*** Block opens ***
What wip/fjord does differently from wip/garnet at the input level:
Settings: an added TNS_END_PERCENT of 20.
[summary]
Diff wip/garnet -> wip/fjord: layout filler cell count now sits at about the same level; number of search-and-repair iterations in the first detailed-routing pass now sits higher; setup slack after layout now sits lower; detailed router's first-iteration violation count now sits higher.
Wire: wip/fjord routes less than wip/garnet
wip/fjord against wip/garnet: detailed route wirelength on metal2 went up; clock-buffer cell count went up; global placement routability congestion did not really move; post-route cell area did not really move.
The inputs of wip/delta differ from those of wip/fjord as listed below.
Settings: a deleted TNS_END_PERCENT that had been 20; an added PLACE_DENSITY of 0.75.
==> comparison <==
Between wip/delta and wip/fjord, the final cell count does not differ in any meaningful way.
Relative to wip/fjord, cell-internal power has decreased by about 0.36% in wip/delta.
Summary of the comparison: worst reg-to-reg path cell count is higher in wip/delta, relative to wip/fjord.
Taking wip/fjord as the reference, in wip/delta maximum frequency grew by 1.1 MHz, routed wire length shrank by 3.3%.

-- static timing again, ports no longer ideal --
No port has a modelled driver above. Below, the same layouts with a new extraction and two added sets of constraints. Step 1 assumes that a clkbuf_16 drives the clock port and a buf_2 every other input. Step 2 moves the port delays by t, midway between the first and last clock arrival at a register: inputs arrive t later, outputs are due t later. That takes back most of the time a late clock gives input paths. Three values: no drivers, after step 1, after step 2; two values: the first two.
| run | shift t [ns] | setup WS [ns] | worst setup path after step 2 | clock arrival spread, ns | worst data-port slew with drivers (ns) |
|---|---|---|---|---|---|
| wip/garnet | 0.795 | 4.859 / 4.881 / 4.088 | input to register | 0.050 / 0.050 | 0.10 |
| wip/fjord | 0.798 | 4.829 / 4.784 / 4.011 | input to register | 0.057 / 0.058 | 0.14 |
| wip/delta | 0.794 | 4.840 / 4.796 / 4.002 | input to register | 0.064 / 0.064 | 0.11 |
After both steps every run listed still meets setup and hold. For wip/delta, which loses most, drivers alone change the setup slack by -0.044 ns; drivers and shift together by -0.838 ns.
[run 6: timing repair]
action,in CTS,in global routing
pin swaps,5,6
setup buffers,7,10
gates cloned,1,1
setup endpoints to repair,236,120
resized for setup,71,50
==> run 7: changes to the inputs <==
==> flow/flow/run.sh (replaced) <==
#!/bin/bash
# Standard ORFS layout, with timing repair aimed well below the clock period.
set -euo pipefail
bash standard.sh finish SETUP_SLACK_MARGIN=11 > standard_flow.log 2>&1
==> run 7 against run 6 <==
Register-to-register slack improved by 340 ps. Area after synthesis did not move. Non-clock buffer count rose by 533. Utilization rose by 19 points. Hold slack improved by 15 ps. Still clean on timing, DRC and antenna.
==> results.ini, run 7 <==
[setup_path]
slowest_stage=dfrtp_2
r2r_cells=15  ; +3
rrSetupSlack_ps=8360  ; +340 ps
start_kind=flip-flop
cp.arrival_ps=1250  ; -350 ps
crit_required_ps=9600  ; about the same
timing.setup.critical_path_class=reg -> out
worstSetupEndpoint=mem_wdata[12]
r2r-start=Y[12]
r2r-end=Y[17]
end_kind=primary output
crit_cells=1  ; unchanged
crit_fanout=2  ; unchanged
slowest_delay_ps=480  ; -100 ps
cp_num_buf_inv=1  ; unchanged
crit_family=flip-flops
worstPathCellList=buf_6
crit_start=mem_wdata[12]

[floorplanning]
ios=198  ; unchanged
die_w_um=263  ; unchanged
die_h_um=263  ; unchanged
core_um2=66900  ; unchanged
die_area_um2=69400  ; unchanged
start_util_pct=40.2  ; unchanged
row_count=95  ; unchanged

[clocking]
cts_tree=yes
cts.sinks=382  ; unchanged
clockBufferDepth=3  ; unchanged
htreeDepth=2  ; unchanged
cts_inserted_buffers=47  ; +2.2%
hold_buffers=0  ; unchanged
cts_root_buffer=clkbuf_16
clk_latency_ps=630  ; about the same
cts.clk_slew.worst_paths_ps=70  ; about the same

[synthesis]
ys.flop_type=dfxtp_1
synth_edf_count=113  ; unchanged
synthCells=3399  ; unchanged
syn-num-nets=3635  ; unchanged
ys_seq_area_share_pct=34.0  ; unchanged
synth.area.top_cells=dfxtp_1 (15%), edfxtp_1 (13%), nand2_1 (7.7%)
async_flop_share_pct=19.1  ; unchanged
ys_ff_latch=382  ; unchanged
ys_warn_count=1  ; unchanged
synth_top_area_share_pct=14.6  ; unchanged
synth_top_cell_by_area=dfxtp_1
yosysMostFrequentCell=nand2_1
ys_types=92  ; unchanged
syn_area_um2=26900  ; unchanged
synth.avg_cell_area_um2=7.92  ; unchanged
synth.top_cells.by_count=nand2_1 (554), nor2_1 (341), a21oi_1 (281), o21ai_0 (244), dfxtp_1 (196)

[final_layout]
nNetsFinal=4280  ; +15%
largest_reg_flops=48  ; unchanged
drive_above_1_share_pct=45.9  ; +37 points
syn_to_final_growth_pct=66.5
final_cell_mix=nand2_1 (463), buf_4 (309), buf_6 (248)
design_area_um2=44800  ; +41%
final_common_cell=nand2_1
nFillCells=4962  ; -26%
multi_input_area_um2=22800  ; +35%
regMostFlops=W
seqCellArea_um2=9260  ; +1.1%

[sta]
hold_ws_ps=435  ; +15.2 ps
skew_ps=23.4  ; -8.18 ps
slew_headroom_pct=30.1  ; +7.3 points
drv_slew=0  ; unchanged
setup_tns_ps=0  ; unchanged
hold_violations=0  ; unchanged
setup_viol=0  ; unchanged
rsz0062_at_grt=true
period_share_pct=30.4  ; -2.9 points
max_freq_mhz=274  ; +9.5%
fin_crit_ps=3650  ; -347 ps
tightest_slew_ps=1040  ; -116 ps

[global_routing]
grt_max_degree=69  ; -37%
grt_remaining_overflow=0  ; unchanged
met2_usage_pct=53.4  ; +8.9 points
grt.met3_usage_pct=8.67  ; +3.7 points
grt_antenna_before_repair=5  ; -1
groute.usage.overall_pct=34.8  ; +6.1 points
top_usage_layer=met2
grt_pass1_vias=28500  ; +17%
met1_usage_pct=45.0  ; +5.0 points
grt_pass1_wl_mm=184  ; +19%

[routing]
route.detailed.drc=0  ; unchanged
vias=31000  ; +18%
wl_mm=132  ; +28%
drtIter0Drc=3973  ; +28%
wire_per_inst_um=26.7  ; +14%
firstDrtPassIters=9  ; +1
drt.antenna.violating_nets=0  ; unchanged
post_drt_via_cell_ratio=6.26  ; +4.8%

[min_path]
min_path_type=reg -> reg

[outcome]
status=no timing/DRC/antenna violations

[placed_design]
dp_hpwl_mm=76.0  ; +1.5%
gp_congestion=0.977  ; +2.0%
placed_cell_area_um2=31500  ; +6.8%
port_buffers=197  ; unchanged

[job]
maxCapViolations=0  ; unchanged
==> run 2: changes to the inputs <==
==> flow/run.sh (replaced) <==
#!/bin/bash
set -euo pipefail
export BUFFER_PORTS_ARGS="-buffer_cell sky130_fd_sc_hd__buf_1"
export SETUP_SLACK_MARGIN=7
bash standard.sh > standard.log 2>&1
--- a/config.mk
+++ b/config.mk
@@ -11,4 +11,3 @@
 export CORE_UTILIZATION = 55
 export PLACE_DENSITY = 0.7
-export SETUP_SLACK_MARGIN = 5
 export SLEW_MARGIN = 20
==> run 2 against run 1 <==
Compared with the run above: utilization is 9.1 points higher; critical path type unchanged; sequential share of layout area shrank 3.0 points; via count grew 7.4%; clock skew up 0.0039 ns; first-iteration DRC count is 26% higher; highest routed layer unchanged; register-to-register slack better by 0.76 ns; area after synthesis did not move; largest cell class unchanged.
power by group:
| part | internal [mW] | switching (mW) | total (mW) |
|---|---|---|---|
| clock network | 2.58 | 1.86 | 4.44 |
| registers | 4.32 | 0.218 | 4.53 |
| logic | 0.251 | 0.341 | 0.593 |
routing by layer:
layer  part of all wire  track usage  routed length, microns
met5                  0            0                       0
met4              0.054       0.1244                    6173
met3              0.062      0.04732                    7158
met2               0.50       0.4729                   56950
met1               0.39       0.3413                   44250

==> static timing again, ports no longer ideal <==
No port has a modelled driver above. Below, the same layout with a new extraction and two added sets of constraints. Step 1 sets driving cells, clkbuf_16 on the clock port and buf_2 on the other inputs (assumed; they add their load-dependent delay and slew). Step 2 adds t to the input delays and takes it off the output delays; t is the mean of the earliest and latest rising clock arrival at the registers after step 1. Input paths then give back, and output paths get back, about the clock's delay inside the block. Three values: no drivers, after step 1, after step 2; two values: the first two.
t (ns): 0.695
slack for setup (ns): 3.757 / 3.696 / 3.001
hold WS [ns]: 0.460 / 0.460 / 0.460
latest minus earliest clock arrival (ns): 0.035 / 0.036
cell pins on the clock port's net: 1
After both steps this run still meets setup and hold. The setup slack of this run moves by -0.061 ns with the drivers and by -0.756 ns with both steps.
This design comes from an exercise in tuning for small area, a short achievable clock period and few clock cycles per item on the open sky130 flow, not from production work.
Only simulation tests tie the RTL to the original design; equivalence was not proved.
Power is estimated from default activity; no workload was simulated.

==> v12 <==
==> flow/design.v (excerpt) <==
module DatapathPipelined (
  input         clk,
  input         rst,
  output [31:0] pc_to_imem,
  input  [31:0] inst_from_imem,
  output [31:0] addr_to_dmem,
  input  [31:0] load_data_from_dmem,
  output [31:0] store_data_to_dmem,
  output [ 3:0] store_we_to_dmem,
  output        halt,
  output [31:0] trace_writeback_pc,
  output [31:0] trace_writeback_inst
);
Settings: LEC_CHECK=0, CAP_MARGIN=30, CELL_PAD_IN_SITES_DETAIL_PLACEMENT=1, CELL_PAD_IN_SITES_GLOBAL_PLACEMENT=2, CORE_MARGIN=2, CORE_UTILIZATION=40, CTS_CLUSTER_DIAMETER=80, CTS_CLUSTER_SIZE=24, PLACE_DENSITY=0.55, SLEW_MARGIN=30; clock period 20.0 ns.
standard.sh (not shown) runs the stock make flow with config.mk's settings and CLKGATE_MAP_FILE= SYNTH_SCRIPT=/design/flow/synth_recipe.tcl, a recipe that flattens the netlist after the stock synthesis.
==> flow/flow/run.sh <==
#!/bin/bash
# Standard ORFS layout (the standard.sh, standard synthesis), with the
# timing repair steps asked for extra setup slack so that they also shorten
# the achieved clock period. Constraints and clock period are unchanged.
# Gate cloning is skipped: a cloned driver was left over its slew limit.
# Ports are buffered with buf_2 cells; the clock tree uses small clock buffers.
set -euo pipefail
bash standard.sh SETUP_SLACK_MARGIN=14 SKIP_GATE_CLONING=1 TNS_END_PERCENT=100 \
  "BUFFER_PORTS_ARGS=-buffer_cell sky130_fd_sc_hd__buf_2" \
  "CTS_BUF_LIST=sky130_fd_sc_hd__clkbuf_8 sky130_fd_sc_hd__clkbuf_16" finish > flow_make.log 2>&1
==> v7: changes against v12 <==
--- a/flow/design.v
+++ b/flow/design.v
@@ -106,13 +106,17 @@
   wire sg    = ~f3[0];
   wire a_neg = sg & a[31];
   wire b_neg = sg & b[31];
   wire [31:0] aa = a_neg ? (~a + 32'd1) : a;
   wire [31:0] ba = b_neg ? (~b + 32'd1) : b;
   wire bz   = ~(|b);
-  wire triv = bz | (aa < ba);
+  wire [31:0] ax = a ^ {32{a_neg}};
+  wire [31:0] bx = b ^ {32{b_neg}};
+  wire [1:0]  cc = {a_neg & ~b_neg, ~(a_neg ^ b_neg)};
+  wire [33:0] cmp = {2'b00, ax} + {2'b00, ~bx} + {32'd0, cc};
+  wire triv = bz | ~(cmp[33] | cmp[32]);
   function [4:0] msb;
     input [31:0] v;
     integer j;
     begin
       msb = 5'd0;
       for (j = 0; j < 32; j = j + 1)
@@ -123,12 +127,14 @@
   wire [33:0] d1  = {2'b00, acc[31:0]} - {1'b0, dv};
   wire        ge1 = ~d1[33];
   wire [31:0] r1  = ge1 ? d1[31:0] : acc[31:0];
   wire [33:0] d2  = {2'b00, r1} - {2'b00, dv[32:1]};
   wire        ge2 = ~d2[33];
   wire [31:0] r2  = ge2 ? d2[31:0] : r1;
+  wire [1:0]  qd  = {ge1, ge2};
+  wire [32:0] dvs = dv << {sh[4:1], 1'b1};
   assign done = is_div ? ((ph == 2'd0) ? triv : (ph == 2'd2) & (cnt == 5'd0)) : mlast;
   always @(posedge clk) begin
     if (rst) begin
       ph  <= 2'd0;
       cnt <= 5'd0;
     end else if (go) begin
@@ -151,19 +157,19 @@
             lo  <= {32{bz}};
             an  <= a_neg;
             qn  <= (a_neg ^ b_neg) & ~bz;
             if (!triv) ph <= 2'd1;
           end
           2'd1: begin
-            dv  <= dv << {sh[4:1], 1'b1};
+            dv  <= dvs;
             cnt <= {1'b0, sh[4:1]};
             ph  <= 2'd2;
           end
           default: begin
             acc[31:0] <= r2;
-            lo <= {lo[29:0], ge1, ge2};
+            lo <= {lo[29:0], qd};
             dv <= dv >> 2;
             if (cnt == 5'd0) ph <= 2'd0;
             else cnt <= cnt - 5'd1;
           end
         endcase
       end
@@ -212,12 +218,14 @@
   output [31:0] store_data_to_dmem,
   output [ 3:0] store_we_to_dmem,
   output        halt,
   output [31:0] trace_writeback_pc,
   output [31:0] trace_writeback_inst
 );
+  reg         rst_r;
+  always @(posedge clk) rst_r <= rst;
   reg  [31:2] f_pc;
   reg         d_valid;
   reg  [31:2] d_pc;
   reg  [31:0] d_inst;
   reg         x_valid;
   reg  [31:2] x_pc;
@@ -231,39 +239,37 @@
   reg         x_sel_sll, x_sel_sr, x_sel_link, x_sra;
   reg         m_wr, m_load, m_md;
   reg  [ 4:0] m_rd;
   reg  [ 2:0] m_f3;
   reg  [31:0] m_res, m_sd;
   reg  [ 3:0] m_we;
-  reg         w_wr, w_load;
+  reg         w_wr;
   reg  [ 4:0] w_rd;
-  reg  [ 2:0] w_f3;
-  reg  [ 1:0] w_off;
   reg  [31:0] w_reg;
   wire [31:0] md_res;
-  wire [31:0] m_fwd = m_md ? md_res : m_res;
-  reg  [31:0] w_ld;
+  reg  [31:0] m_ld;
   always @(*) begin
-    case (w_f3[1:0])
+    case (m_f3[1:0])
       2'b00: begin
-        case (w_off)
-          2'd0: w_ld[7:0] = w_reg[7:0];
-          2'd1: w_ld[7:0] = w_reg[15:8];
-          2'd2: w_ld[7:0] = w_reg[23:16];
-          default: w_ld[7:0] = w_reg[31:24];
+        case (m_res[1:0])
+          2'd0: m_ld[7:0] = load_data_from_dmem[7:0];
+          2'd1: m_ld[7:0] = load_data_from_dmem[15:8];
+          2'd2: m_ld[7:0] = load_data_from_dmem[23:16];
+          default: m_ld[7:0] = load_data_from_dmem[31:24];
         endcase
-        w_ld[31:8] = {24{~w_f3[2] & w_ld[7]}};
+        m_ld[31:8] = {24{~m_f3[2] & m_ld[7]}};
       end
       2'b01: begin
-        w_ld[15:0] = w_off[1] ? w_reg[31:16] : w_reg[15:0];
-        w_ld[31:16] = {16{~w_f3[2] & w_ld[15]}};
+        m_ld[15:0] = m_res[1] ? load_data_from_dmem[31:16] : load_data_from_dmem[15:0];
+        m_ld[31:16] = {16{~m_f3[2] & m_ld[15]}};
       end
-      default: w_ld = w_reg;
+      default: m_ld = load_data_from_dmem;
     endcase
   end
-  wire [31:0] w_data = w_load ? w_ld : w_reg;
+  wire [31:0] m_fwd = m_load ? m_ld : m_md ? md_res : m_res;
+  wire [31:0] w_data = w_reg;
   wire [4:0] d_op  = d_inst[6:2];
   wire [2:0] d_f3  = d_inst[14:12];
   wire [4:0] d_rd  = d_inst[11:7];
   wire [4:0] d_rs1 = d_inst[19:15];
   wire [4:0] d_rs2 = d_inst[24:20];
   wire d_lui   = (d_op == 5'b01101);
@@ -304,36 +310,34 @@
   wire x_hit2 = x_valid & x_wr & (x_rd == d_rs2);
   wire m_hit2 = m_wr & (m_rd == d_rs2);
   wire w_hit2 = w_wr & (w_rd == d_rs2);
   wire [31:0] rs1v = x_hit1 ? x_res : m_hit1 ? m_fwd : w_hit1 ? w_data : rf1;
   wire [31:0] rs2v = x_hit2 ? x_res : m_hit2 ? m_fwd : w_hit2 ? w_data : rf2;
   wire x_late = x_load | x_md;
-  wire hazard = d_valid & (
-                (d_use1 & ((x_hit1 & x_late) | (m_hit1 & m_load))) |
-                (d_use2 & ((x_hit2 & x_late) | (m_hit2 & m_load))));
+  wire hazard = d_valid & x_late & ((d_use1 & x_hit1) | (d_use2 & x_hit2));
   wire [12:0] d_bsel;
   BoothSel db (.by(rs2v[7:0]), .sb(rs2v[7]), .pv(1'b0), .sel(d_bsel));
   wire x_fire = x_valid & ~x_busy;
   wire x_taken;
   wire redirect_x = x_fire & (x_jalr | (x_br & (x_taken ^ x_pred)));
   wire d_hold = x_busy | hazard;
   wire redirect_d = d_valid & (d_jal | d_pred) & ~d_hold & ~redirect_x;
   wire [31:0] x_sum;
   assign pc_to_imem = {f_pc, 2'b00};
   always @(posedge clk) begin
-    if (rst)
+    if (rst_r)
       f_pc <= 30'd0;
     else if (redirect_x)
       f_pc <= x_jalr ? x_sum[31:2] : x_sd[31:2];
     else if (redirect_d)
       f_pc <= d_tgt;
     else if (!d_hold)
       f_pc <= f_pc + 30'd1;
   end
   always @(posedge clk) begin
-    if (rst)
+    if (rst_r)
       d_valid <= 1'b0;
     else if (redirect_x || redirect_d)
       d_valid <= 1'b0;
     else if (!d_hold)
       d_valid <= 1'b1;
   end
@@ -342,19 +346,19 @@
       d_pc   <= f_pc;
       d_inst <= inst_from_imem;
     end
   end
   wire x_new = ~x_busy & d_valid & ~hazard & ~redirect_x;
   always @(posedge clk) begin
-    if (rst)
+    if (rst_r)
       x_valid <= 1'b0;
     else if (!x_busy)
       x_valid <= x_new;
   end
   always @(posedge clk) begin
-    if (rst) begin
+    if (rst_r) begin
       x_inst <= 32'd0;
       x_halt <= 1'b0;
     end else begin
       x_inst <= x_new ? d_inst : 32'd0;
       x_halt <= x_new & d_sys;
     end
@@ -394,13 +398,13 @@
   assign x_taken = x_f3[2] ? ((x_f3[1] ? lt_u : lt_s) ^ x_f3[0]) : (eq ^ x_f3[0]);
   wire [31:0] sll = x_a << x_b[4:0];
   wire signed [32:0] sra_in = {x_sra & x_a[31], x_a};
   wire [32:0] srx = sra_in >>> x_b[4:0];
   wire md_done;
   MulDiv md (
-    .clk(clk), .rst(rst), .go(x_valid & x_md), .f3(x_f3),
+    .clk(clk), .rst(rst_r), .go(x_valid & x_md), .f3(x_f3),
     .a(x_a), .b(x_b), .load(~x_busy), .d_bsel(d_bsel),
     .done(md_done), .m_f3(m_f3), .res(md_res)
   );
   assign x_busy = x_valid & x_md & ~md_done;
   assign x_res = ({32{x_sel_add}}  & x_sum)
                | ({32{x_sel_slt}}  & {31'd0, x_f3[0] ? lt_u : lt_s})
@@ -416,13 +420,13 @@
       2'b00:   x_we = 4'b0001 << x_sum[1:0];
       2'b01:   x_we = x_sum[1] ? 4'b1100 : 4'b0011;
       default: x_we = 4'b1111;
     endcase
   end
   always @(posedge clk) begin
-    if (rst) begin
+    if (rst_r) begin
       m_wr <= 1'b0;
       m_we <= 4'd0;
     end else begin
       m_wr <= x_fire & x_wr;
       m_we <= (x_fire & x_store) ? x_we : 4'd0;
     end
@@ -435,20 +439,17 @@
               (x_f3[1:0] == 2'b01) ? {2{x_sd[15:0]}} : x_sd;
   end
   assign addr_to_dmem       = m_res;
   assign store_data_to_dmem = m_sd;
   assign store_we_to_dmem   = m_we;
   always @(posedge clk) begin
-    if (rst)
+    if (rst_r)
       w_wr <= 1'b0;
     else
       w_wr <= m_wr;
-    w_load <= m_load;
     w_rd   <= m_rd;
-    w_f3   <= m_f3;
-    w_off  <= m_res[1:0];
-    w_reg  <= m_load ? load_data_from_dmem : m_fwd;
+    w_reg  <= m_fwd;
   end
   assign trace_writeback_pc   = {x_pc, 2'b00};
   assign trace_writeback_inst = x_inst;
   assign halt                 = x_halt;
 endmodule
==> flow/flow/run.sh (replaced) <==
#!/bin/bash
# Standard ORFS layout (the standard.sh, standard synthesis), with the
# timing repair steps asked for extra setup slack so that they also shorten
# the achieved clock period. Constraints and clock period are unchanged.
# Gate cloning is skipped: a cloned driver was left over its slew limit.
# Ports are buffered with buf_2 cells; the clock tree uses small clock buffers.
set -euo pipefail
bash standard.sh SETUP_SLACK_MARGIN=14 SKIP_GATE_CLONING=1 TNS_END_PERCENT=100 \
  "BUFFER_PORTS_ARGS=-buffer_cell sky130_fd_sc_hd__buf_2" \
  "CTS_BUF_LIST=sky130_fd_sc_hd__clkbuf_4 sky130_fd_sc_hd__clkbuf_8" finish > flow_make.log 2>&1
- CAP_MARGIN: 30 -> 20
- CORE_UTILIZATION: 40 -> 30
- CTS_CLUSTER_DIAMETER: 80 -> default
- CTS_CLUSTER_SIZE: 24 -> default
- PLACE_DENSITY: 0.55 -> 0.5
- SLEW_MARGIN: 30 -> 20
==> v3: changes against v12 <==
==> flow/flow/run.sh (replaced) <==
#!/bin/bash
# Standard ORFS layout (the standard.sh, standard synthesis), with the
# timing repair steps asked for extra setup slack so that they also shorten
# the achieved clock period. Constraints and clock period are unchanged.
# Gate cloning is skipped: a cloned driver was left over its slew limit.
# Ports are buffered with buf_2 cells; the clock tree uses small clock buffers.
set -euo pipefail
bash standard.sh SETUP_SLACK_MARGIN=13.75 SKIP_GATE_CLONING=1 TNS_END_PERCENT=100 \
  "BUFFER_PORTS_ARGS=-buffer_cell sky130_fd_sc_hd__buf_2" \
  "CTS_BUF_LIST=sky130_fd_sc_hd__clkbuf_8 sky130_fd_sc_hd__clkbuf_16" finish > flow_make.log 2>&1
- CORE_UTILIZATION: 40 -> 45
- PLACE_DENSITY: 0.55 -> 0.6
==> summary of the runs <==
Between v3 and v7, the lower core utilization is in v7 (gap 14 points).
Critical path depth: v12 > v7 > v3.
In v7 the synthesized cell count is higher than in v12, by about 4%.
First-iteration DRC count: v3 > v12 > v7.
Clock skew, lowest first: v3, v12, v7.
*** Block closes ***
### WHAT THE TASK ASKS
Find and copy each line of the listing above that holds the word "level".

### TASK RESPONSE
What wip/fjord does differently from wip/garnet at the input level:
Diff wip/garnet -> wip/fjord: layout filler cell count now sits at about the same level; number of search-and-repair iterations in the first detailed-routing pass now sits higher; setup slack after layout now sits lower; detailed router's first-iteration violation count now sits higher.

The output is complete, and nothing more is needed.